Dataset entries>
*** Begin section ***
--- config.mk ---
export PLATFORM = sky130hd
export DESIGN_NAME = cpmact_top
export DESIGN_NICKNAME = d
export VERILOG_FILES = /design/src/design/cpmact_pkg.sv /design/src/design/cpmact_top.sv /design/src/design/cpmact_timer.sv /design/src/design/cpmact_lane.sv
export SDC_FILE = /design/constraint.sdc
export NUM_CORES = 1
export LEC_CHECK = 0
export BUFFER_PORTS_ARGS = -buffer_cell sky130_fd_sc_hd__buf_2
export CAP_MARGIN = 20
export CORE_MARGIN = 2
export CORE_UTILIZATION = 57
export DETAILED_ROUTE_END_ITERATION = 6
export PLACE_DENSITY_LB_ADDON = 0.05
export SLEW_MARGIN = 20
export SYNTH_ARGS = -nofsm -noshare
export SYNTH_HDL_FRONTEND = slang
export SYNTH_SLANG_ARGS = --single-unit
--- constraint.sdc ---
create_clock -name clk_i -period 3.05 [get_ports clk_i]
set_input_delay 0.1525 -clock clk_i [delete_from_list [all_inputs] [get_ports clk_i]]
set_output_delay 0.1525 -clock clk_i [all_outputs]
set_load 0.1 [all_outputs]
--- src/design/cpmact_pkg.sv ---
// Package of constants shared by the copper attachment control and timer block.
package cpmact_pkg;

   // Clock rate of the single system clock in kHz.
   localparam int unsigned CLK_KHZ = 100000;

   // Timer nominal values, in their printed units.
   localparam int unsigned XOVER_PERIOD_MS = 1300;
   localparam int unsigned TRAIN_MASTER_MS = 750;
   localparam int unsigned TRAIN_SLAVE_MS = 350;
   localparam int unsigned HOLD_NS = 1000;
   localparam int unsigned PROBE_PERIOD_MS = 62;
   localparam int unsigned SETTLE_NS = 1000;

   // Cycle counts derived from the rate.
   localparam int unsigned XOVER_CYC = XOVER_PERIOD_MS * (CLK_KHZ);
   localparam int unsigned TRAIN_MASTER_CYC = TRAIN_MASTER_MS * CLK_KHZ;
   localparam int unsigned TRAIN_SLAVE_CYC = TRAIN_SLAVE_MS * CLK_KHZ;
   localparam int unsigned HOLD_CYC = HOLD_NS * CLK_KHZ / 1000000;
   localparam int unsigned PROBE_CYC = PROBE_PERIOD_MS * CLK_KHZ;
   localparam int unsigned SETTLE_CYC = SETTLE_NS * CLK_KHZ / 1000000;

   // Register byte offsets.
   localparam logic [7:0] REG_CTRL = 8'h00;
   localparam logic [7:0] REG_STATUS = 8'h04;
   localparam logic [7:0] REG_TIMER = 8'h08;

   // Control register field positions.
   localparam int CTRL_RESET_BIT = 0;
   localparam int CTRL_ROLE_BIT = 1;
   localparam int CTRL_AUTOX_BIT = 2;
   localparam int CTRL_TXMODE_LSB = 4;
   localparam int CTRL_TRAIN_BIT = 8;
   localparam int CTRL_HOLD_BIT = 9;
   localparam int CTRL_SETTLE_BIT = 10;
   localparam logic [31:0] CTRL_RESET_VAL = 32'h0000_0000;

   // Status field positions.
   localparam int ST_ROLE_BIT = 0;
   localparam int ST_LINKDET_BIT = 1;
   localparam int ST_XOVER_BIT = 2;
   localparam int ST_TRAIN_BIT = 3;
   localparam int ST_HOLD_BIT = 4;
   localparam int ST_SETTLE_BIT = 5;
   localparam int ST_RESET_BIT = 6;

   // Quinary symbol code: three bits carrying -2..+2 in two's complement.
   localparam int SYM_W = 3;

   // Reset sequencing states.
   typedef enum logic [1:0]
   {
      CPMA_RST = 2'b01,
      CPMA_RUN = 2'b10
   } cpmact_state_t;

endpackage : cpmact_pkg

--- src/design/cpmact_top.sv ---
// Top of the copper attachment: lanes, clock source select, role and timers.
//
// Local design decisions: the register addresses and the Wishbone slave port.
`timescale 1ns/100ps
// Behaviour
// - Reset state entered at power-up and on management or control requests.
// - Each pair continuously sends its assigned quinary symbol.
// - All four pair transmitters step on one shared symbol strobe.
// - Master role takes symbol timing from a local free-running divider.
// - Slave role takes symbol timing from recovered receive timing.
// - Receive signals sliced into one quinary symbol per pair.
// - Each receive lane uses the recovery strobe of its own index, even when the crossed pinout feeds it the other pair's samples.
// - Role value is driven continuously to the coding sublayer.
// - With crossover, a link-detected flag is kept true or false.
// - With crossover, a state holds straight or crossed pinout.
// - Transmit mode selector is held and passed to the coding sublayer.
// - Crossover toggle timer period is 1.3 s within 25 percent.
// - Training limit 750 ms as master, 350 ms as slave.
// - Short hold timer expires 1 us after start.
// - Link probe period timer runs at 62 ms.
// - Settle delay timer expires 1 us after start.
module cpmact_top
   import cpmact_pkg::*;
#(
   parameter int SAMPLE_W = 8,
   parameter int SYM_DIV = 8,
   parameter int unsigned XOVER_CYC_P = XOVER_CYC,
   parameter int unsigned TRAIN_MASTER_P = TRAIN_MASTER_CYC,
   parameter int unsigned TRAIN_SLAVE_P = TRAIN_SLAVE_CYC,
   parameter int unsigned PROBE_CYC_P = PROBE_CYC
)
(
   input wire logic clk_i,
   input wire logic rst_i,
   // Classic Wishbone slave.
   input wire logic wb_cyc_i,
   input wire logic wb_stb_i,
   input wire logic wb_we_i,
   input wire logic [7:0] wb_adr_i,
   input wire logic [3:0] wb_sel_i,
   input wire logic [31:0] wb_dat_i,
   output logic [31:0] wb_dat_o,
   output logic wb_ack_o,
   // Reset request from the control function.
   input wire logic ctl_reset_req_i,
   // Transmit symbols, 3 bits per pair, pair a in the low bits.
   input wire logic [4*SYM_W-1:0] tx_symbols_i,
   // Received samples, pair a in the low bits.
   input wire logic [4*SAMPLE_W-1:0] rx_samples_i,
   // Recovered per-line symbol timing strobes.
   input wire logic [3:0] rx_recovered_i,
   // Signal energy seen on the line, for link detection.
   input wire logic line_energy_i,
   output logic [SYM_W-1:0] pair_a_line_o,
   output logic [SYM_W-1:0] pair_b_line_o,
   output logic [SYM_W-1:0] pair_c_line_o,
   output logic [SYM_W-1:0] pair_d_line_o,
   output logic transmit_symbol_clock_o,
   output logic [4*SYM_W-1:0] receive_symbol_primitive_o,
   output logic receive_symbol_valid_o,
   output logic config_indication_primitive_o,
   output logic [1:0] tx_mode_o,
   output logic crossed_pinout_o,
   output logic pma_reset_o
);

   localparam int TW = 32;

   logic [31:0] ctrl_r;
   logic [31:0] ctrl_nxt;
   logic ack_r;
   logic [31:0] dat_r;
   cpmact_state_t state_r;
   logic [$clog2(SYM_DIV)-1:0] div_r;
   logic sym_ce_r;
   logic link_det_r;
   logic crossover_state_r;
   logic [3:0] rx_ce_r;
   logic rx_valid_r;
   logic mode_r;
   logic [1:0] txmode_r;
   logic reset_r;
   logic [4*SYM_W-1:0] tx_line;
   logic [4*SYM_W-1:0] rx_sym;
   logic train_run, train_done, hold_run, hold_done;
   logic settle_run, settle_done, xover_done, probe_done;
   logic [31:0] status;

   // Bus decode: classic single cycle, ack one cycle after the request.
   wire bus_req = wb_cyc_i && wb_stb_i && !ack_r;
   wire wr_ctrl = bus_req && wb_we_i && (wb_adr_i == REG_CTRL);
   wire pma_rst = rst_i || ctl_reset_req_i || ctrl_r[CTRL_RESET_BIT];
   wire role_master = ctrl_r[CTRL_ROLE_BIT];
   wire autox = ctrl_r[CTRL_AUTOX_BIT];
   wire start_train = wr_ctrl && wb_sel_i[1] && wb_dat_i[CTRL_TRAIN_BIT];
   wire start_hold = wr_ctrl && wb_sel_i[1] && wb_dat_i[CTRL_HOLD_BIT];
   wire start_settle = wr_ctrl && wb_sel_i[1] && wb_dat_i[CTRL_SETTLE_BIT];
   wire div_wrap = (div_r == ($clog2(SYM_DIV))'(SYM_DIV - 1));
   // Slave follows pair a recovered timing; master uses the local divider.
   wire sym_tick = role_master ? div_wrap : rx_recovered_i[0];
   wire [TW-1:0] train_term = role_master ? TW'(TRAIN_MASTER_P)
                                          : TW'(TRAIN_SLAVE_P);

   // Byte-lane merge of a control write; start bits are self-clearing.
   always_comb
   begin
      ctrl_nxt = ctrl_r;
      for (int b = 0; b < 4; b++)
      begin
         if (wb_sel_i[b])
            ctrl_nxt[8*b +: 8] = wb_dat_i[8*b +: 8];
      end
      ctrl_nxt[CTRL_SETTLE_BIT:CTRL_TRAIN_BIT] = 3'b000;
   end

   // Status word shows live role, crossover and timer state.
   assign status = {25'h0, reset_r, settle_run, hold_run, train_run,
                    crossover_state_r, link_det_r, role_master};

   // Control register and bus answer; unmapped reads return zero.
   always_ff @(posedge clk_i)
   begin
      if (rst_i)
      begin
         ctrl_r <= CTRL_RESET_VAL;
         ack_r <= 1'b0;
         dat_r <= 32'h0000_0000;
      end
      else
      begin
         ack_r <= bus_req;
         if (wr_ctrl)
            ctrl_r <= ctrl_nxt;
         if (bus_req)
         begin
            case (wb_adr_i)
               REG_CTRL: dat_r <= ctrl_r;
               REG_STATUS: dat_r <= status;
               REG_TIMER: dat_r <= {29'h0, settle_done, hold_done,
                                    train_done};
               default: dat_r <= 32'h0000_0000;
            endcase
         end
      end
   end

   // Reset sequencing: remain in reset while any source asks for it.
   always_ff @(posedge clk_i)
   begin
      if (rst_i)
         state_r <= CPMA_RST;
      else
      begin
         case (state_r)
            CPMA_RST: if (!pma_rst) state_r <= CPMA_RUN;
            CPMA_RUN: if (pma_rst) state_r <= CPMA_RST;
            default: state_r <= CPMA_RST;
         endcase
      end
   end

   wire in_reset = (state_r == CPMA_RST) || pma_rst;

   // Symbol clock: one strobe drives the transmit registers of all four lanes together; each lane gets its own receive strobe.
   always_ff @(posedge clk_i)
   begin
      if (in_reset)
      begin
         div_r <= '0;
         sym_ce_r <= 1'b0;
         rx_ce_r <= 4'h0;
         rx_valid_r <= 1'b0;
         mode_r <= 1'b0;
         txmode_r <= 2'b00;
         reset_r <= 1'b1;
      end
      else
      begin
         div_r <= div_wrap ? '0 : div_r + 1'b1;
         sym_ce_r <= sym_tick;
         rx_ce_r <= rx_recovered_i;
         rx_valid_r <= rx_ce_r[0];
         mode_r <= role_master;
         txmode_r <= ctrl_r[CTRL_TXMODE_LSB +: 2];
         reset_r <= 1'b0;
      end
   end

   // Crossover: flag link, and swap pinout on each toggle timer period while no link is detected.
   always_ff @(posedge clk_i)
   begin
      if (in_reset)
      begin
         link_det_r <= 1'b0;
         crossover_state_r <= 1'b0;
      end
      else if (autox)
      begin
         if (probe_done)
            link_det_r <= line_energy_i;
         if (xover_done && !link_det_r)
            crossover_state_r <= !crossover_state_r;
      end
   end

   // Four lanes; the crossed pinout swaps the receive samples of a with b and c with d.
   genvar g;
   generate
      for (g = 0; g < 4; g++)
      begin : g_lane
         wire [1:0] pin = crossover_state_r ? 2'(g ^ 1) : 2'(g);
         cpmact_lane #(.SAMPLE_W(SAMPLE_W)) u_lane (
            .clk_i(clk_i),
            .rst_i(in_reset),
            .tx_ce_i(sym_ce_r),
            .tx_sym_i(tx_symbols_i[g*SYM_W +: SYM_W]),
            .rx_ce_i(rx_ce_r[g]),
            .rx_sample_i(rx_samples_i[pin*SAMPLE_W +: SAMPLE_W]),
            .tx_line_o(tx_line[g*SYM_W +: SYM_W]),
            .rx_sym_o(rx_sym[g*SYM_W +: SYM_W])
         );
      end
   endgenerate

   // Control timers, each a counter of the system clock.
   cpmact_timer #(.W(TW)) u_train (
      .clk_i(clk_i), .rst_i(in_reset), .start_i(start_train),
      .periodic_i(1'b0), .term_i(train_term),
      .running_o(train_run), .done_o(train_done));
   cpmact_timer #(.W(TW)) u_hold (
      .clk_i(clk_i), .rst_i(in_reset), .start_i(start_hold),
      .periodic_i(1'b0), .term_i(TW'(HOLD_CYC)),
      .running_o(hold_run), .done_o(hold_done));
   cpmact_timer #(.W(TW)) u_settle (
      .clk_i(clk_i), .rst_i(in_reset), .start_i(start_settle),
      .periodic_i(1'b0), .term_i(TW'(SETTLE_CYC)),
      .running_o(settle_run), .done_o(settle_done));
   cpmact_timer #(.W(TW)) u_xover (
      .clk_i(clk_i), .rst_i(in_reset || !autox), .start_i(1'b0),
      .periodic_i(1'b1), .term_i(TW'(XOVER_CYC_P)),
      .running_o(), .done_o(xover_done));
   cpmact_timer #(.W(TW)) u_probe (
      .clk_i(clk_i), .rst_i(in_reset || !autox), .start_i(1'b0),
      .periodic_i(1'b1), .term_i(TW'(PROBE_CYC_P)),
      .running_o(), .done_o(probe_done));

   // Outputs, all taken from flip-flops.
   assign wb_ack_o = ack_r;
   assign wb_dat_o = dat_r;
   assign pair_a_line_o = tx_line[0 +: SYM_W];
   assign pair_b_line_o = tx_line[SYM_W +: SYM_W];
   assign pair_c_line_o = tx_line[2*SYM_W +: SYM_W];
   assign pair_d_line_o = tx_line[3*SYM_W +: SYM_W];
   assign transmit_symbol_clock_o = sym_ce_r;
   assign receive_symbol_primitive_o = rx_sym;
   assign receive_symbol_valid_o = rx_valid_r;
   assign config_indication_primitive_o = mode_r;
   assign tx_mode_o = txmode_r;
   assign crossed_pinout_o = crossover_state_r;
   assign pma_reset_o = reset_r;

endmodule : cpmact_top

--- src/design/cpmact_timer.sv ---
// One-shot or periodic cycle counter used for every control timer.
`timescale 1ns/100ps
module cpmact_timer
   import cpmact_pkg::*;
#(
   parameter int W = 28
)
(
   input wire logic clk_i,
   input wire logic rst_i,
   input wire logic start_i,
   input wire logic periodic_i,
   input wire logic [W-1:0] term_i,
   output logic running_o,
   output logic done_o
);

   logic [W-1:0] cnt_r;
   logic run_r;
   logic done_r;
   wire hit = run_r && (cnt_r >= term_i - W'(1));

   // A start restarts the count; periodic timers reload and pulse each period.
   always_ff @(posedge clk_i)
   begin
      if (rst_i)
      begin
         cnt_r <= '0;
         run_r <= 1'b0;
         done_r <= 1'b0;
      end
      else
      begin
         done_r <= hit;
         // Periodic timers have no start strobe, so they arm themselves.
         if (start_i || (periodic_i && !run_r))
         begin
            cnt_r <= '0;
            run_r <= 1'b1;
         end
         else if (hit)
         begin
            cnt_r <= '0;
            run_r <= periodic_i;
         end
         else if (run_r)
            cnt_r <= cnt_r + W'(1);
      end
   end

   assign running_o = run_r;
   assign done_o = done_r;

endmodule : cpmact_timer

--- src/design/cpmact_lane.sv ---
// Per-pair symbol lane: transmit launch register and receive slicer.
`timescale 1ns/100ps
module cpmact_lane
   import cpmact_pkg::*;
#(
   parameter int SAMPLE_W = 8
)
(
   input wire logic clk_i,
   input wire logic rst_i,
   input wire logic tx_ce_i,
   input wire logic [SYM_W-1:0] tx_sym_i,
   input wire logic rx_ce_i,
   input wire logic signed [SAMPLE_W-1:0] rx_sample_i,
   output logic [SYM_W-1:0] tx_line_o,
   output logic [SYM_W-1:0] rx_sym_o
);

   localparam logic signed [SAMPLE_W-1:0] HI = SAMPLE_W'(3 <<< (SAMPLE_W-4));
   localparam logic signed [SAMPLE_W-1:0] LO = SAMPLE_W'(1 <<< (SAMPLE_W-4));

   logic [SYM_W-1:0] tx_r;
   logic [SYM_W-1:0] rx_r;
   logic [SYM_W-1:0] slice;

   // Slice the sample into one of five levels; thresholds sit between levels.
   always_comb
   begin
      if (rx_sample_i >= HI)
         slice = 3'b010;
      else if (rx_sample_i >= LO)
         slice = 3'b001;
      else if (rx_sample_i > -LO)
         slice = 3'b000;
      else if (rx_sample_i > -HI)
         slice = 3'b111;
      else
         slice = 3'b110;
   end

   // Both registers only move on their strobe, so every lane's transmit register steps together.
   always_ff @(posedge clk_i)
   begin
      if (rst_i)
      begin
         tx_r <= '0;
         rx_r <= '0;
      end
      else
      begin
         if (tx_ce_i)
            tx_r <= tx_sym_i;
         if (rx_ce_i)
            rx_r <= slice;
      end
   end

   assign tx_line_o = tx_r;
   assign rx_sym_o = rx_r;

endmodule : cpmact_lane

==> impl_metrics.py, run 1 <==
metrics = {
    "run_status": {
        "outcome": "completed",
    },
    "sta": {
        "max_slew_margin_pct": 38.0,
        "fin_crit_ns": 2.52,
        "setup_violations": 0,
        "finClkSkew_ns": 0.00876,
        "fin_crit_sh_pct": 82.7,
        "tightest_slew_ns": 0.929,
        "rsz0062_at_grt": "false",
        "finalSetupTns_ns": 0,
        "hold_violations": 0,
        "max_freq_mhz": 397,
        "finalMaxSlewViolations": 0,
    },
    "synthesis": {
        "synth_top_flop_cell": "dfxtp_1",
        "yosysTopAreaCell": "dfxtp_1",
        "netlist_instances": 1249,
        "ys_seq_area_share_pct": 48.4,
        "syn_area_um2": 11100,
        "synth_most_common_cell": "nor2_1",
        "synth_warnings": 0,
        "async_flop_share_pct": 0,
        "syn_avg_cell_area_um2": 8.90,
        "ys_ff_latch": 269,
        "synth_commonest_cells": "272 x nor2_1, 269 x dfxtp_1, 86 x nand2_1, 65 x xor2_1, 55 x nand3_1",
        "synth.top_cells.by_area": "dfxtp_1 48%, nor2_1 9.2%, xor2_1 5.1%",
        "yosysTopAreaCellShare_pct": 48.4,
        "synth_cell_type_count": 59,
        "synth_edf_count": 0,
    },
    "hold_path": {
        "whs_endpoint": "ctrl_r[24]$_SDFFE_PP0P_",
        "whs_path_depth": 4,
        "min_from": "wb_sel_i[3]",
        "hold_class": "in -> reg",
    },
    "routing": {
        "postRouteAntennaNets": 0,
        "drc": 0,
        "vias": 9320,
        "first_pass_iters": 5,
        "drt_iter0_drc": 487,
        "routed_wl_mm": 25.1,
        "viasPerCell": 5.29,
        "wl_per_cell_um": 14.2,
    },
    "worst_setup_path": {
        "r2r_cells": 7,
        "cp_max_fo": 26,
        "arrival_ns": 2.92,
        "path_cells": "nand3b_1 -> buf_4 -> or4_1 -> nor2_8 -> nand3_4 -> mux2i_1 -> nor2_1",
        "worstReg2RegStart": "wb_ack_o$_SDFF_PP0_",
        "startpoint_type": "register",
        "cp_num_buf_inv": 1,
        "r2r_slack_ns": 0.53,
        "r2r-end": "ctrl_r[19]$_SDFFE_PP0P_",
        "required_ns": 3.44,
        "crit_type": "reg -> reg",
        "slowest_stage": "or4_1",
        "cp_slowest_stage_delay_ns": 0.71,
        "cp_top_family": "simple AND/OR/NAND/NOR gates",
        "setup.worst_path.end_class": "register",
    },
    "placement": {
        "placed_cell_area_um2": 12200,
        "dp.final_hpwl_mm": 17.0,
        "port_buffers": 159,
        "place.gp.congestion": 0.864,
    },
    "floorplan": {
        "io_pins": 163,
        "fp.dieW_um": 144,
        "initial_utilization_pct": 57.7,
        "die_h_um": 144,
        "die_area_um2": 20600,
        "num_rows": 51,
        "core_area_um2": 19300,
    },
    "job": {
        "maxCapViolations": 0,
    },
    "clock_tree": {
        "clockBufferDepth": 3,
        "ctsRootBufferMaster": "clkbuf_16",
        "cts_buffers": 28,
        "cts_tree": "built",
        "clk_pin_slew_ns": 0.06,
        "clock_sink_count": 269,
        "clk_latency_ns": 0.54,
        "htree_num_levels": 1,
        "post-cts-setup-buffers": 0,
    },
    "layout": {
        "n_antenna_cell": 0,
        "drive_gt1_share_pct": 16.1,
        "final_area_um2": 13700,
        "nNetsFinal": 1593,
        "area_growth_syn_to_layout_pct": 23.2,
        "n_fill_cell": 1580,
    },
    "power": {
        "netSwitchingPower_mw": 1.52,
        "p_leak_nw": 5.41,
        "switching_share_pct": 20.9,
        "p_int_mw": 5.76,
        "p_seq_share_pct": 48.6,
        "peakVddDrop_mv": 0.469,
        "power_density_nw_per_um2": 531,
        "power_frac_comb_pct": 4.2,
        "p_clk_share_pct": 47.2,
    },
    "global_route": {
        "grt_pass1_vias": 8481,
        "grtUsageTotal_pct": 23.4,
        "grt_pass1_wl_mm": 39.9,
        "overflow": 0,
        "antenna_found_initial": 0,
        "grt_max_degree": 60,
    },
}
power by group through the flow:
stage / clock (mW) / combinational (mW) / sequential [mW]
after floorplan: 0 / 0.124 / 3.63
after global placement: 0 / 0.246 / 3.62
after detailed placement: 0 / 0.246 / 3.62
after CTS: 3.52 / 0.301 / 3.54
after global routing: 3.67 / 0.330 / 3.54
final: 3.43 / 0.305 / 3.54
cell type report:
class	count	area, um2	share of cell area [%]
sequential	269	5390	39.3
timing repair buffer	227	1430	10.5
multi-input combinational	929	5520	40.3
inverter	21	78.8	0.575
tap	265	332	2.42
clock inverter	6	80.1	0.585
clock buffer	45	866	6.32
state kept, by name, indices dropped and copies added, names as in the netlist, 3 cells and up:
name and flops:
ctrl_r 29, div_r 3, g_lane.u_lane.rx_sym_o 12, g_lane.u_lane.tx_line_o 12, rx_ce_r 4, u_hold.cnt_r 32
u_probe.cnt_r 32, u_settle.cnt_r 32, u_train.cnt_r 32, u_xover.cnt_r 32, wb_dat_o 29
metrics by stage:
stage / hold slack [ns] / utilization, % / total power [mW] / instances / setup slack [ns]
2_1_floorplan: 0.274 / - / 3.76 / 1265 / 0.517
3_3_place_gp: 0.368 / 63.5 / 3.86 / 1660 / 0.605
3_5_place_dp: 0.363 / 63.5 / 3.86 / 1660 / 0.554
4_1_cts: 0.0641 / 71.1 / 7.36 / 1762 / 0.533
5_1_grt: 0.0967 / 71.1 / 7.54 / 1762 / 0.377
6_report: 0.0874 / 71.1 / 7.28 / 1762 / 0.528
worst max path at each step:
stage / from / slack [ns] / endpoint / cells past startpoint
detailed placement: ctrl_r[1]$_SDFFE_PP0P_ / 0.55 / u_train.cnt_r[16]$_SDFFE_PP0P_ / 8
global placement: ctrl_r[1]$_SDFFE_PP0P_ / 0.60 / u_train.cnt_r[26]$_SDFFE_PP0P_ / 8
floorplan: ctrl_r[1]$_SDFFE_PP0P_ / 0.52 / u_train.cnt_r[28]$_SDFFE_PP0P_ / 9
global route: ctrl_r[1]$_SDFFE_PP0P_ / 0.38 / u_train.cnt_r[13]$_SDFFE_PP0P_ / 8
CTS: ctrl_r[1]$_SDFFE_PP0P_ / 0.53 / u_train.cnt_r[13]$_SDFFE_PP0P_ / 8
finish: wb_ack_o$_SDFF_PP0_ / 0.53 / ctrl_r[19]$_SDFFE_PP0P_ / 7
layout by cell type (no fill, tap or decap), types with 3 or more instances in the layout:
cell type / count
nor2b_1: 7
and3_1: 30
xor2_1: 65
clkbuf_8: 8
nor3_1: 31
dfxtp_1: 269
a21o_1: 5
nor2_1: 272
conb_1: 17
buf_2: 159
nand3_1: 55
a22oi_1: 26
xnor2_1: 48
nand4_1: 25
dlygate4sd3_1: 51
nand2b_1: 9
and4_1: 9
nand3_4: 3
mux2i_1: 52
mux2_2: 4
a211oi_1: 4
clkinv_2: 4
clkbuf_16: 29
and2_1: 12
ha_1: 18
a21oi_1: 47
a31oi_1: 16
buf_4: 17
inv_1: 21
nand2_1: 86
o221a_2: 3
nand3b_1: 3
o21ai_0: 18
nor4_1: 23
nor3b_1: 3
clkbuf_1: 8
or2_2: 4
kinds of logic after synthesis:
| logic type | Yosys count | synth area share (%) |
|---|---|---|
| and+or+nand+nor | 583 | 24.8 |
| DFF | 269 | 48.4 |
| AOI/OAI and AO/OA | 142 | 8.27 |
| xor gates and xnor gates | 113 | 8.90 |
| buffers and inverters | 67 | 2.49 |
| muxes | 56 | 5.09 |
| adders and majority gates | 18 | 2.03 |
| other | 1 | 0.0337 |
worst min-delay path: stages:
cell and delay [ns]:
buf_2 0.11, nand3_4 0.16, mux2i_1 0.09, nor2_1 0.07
*** End section ***
What is required> Could you please copy the lines above exactly, beginning at the first and ending at the line that contains "export CORE_UTILIZATION = 57"?

Answer box>
--- config.mk ---
export PLATFORM = sky130hd
export DESIGN_NAME = cpmact_top
export DESIGN_NICKNAME = d
export VERILOG_FILES = /design/src/design/cpmact_pkg.sv /design/src/design/cpmact_top.sv /design/src/design/cpmact_timer.sv /design/src/design/cpmact_lane.sv
export SDC_FILE = /design/constraint.sdc
export NUM_CORES = 1
export LEC_CHECK = 0
export BUFFER_PORTS_ARGS = -buffer_cell sky130_fd_sc_hd__buf_2
export CAP_MARGIN = 20
export CORE_MARGIN = 2
export CORE_UTILIZATION = 57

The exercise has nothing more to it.